-- Data for this task follows --
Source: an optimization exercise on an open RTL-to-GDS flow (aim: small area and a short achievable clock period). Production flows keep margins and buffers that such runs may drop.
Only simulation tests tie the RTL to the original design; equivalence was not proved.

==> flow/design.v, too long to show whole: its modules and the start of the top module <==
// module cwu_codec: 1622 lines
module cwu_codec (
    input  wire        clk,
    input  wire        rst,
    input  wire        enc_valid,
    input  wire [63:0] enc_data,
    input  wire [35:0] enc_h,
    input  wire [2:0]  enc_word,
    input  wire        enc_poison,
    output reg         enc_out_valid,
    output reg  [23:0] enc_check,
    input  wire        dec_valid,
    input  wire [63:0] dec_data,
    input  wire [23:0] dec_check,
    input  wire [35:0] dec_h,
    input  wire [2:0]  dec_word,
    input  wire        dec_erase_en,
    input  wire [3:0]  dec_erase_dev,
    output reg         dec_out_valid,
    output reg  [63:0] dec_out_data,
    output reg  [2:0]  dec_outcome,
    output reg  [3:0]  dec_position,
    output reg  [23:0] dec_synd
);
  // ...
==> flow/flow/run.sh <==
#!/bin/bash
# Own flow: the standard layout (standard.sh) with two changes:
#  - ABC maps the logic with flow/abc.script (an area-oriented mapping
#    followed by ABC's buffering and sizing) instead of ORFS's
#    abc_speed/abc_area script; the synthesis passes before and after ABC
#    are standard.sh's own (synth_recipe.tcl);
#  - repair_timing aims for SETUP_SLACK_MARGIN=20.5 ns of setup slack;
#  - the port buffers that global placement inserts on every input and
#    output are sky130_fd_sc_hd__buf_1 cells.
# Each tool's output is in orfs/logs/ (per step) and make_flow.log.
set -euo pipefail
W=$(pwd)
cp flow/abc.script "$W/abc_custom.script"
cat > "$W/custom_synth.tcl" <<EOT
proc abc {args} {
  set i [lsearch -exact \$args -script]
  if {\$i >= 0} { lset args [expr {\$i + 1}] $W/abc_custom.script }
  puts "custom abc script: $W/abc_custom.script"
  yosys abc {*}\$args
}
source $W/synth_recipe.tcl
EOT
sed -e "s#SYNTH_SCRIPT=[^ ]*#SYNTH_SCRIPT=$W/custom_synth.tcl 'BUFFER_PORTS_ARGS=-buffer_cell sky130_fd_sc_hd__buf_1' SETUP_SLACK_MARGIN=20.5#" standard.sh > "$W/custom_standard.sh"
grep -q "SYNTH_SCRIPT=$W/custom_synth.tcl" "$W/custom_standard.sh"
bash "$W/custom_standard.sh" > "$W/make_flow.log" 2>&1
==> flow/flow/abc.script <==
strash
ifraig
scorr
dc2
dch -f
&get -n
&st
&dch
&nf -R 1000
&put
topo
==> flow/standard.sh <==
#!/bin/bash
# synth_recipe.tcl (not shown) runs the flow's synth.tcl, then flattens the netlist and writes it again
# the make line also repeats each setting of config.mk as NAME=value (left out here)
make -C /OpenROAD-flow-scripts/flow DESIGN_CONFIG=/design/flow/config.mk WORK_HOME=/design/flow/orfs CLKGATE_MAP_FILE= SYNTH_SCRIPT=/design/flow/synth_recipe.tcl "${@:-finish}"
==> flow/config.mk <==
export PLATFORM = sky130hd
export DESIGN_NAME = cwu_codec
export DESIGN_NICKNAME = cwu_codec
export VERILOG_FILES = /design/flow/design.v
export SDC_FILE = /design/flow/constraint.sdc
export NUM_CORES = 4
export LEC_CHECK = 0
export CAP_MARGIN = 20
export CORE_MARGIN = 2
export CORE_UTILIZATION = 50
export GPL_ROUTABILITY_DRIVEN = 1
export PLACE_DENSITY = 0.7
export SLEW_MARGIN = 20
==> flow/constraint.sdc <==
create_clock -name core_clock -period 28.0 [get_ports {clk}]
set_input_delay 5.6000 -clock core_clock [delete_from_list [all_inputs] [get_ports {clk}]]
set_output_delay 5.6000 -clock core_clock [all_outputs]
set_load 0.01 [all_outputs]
-- Data for this task concluded --
-- Data for this task follows --
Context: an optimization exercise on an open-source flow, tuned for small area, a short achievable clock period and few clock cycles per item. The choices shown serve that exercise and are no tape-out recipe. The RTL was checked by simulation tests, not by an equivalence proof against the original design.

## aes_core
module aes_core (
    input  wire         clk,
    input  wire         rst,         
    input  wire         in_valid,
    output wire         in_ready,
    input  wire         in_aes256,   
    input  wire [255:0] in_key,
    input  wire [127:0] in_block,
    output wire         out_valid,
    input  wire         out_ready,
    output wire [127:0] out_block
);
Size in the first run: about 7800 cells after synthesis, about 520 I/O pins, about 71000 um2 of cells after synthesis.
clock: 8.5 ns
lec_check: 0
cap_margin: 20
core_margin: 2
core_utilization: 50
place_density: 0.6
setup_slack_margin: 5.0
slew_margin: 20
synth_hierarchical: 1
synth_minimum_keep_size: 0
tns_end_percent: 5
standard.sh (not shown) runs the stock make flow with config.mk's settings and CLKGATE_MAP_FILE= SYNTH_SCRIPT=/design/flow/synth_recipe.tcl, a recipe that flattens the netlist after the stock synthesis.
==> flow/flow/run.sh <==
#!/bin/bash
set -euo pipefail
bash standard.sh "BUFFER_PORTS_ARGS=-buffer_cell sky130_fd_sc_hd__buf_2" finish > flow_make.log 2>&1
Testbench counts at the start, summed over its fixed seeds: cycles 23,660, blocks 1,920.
-- Data for this task concluded --
Work instruction:
For every line of the material that holds the word "small", make a copy.

Result for this exercise:
Source: an optimization exercise on an open RTL-to-GDS flow (aim: small area and a short achievable clock period). Production flows keep margins and buffers that such runs may drop.
Context: an optimization exercise on an open-source flow, tuned for small area, a short achievable clock period and few clock cycles per item. The choices shown serve that exercise and are no tape-out recipe. The RTL was checked by simulation tests, not by an equivalence proof against the original design.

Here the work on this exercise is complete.